> _What you will do_
Retype, word for word, each line between the lines holding "set_input_delay 15.4000 -clock" and "set_load 0.01 [all_outputs]", inclusive, and leave the rest of the data alone.

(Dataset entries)
Content starts

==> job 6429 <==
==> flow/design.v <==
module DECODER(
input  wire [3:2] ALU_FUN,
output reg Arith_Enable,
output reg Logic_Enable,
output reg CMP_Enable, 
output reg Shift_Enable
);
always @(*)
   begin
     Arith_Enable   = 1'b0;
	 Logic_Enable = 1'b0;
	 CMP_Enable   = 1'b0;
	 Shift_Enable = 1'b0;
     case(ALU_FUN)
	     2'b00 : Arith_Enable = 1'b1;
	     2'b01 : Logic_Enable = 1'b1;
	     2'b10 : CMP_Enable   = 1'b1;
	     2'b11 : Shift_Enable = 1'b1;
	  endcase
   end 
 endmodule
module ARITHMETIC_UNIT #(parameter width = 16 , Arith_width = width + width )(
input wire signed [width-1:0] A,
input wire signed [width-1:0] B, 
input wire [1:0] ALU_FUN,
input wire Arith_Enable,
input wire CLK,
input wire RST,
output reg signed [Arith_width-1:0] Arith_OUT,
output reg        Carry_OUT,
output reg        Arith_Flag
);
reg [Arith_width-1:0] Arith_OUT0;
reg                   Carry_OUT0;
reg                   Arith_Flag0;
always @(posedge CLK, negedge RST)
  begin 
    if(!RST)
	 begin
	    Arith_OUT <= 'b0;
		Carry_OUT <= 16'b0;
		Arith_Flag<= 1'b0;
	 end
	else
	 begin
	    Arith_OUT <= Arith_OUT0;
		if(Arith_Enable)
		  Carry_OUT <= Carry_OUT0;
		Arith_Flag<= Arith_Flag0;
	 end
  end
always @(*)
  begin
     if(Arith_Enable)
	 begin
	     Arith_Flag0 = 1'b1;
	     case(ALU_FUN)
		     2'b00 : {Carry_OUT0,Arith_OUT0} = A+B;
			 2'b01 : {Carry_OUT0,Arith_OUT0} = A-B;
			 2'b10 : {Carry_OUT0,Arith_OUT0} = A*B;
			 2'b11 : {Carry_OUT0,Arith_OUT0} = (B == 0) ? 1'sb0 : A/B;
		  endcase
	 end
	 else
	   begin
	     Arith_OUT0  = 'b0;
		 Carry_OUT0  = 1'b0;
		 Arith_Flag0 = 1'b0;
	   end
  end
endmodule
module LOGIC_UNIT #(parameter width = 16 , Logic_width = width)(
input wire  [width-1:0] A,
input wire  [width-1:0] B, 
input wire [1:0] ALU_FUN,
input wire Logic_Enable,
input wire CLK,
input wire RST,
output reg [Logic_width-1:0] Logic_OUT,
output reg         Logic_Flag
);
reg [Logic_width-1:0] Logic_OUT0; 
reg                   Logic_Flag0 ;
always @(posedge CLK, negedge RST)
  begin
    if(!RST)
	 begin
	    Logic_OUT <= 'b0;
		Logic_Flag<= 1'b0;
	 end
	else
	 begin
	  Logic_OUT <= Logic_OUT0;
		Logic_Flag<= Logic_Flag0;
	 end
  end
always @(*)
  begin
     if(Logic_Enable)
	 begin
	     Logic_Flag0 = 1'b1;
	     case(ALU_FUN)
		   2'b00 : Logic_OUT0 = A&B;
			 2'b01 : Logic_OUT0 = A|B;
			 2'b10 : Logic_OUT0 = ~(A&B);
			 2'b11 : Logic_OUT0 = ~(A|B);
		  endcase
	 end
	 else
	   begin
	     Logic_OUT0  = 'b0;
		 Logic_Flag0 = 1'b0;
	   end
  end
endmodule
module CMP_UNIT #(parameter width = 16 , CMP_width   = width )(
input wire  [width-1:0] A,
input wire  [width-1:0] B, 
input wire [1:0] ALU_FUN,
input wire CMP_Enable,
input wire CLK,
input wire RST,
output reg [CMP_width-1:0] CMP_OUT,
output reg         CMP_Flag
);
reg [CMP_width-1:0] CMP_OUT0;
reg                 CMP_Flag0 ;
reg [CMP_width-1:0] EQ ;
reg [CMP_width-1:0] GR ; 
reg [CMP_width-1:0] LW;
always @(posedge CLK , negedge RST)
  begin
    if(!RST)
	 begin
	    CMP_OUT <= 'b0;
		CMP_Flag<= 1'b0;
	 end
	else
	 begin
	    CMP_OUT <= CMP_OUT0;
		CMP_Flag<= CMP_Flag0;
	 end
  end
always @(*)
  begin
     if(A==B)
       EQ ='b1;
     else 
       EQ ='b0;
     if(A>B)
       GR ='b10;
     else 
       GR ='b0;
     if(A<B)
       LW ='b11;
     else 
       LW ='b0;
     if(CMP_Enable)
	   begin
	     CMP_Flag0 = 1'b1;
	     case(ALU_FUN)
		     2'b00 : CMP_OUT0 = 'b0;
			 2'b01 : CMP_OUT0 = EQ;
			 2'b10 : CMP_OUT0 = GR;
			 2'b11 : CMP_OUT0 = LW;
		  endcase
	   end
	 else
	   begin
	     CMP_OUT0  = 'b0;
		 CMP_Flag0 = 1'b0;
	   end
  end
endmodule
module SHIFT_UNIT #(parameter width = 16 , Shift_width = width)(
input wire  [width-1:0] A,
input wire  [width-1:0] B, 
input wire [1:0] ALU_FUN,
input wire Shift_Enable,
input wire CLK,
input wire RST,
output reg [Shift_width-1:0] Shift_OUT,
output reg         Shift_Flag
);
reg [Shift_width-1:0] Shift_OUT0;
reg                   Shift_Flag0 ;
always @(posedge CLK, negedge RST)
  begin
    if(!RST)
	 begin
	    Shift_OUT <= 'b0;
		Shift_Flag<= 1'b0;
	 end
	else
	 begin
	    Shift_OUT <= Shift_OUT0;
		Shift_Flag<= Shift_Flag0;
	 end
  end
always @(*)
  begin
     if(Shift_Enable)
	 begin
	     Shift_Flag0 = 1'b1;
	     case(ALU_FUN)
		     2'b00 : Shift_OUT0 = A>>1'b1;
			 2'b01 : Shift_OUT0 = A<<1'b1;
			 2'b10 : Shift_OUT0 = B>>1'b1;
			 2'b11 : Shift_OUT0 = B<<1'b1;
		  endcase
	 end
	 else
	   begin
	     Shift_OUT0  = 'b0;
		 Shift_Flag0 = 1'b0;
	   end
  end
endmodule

Content ends
Content starts

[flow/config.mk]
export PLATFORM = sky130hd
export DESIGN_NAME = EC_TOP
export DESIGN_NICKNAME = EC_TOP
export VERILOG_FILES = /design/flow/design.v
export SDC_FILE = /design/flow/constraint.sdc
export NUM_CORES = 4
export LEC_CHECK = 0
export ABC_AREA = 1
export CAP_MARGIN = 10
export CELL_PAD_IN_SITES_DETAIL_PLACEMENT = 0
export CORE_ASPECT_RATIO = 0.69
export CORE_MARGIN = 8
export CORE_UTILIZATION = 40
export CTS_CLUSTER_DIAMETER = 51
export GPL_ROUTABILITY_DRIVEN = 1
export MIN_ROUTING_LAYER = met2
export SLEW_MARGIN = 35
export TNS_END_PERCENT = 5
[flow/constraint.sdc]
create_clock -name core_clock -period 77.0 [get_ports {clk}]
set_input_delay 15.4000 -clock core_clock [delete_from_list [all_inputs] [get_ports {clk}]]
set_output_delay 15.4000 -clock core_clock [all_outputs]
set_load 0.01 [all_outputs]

Content ends

> _Solution for this task_
set_input_delay 15.4000 -clock core_clock [delete_from_list [all_inputs] [get_ports {clk}]]
set_output_delay 15.4000 -clock core_clock [all_outputs]
set_load 0.01 [all_outputs]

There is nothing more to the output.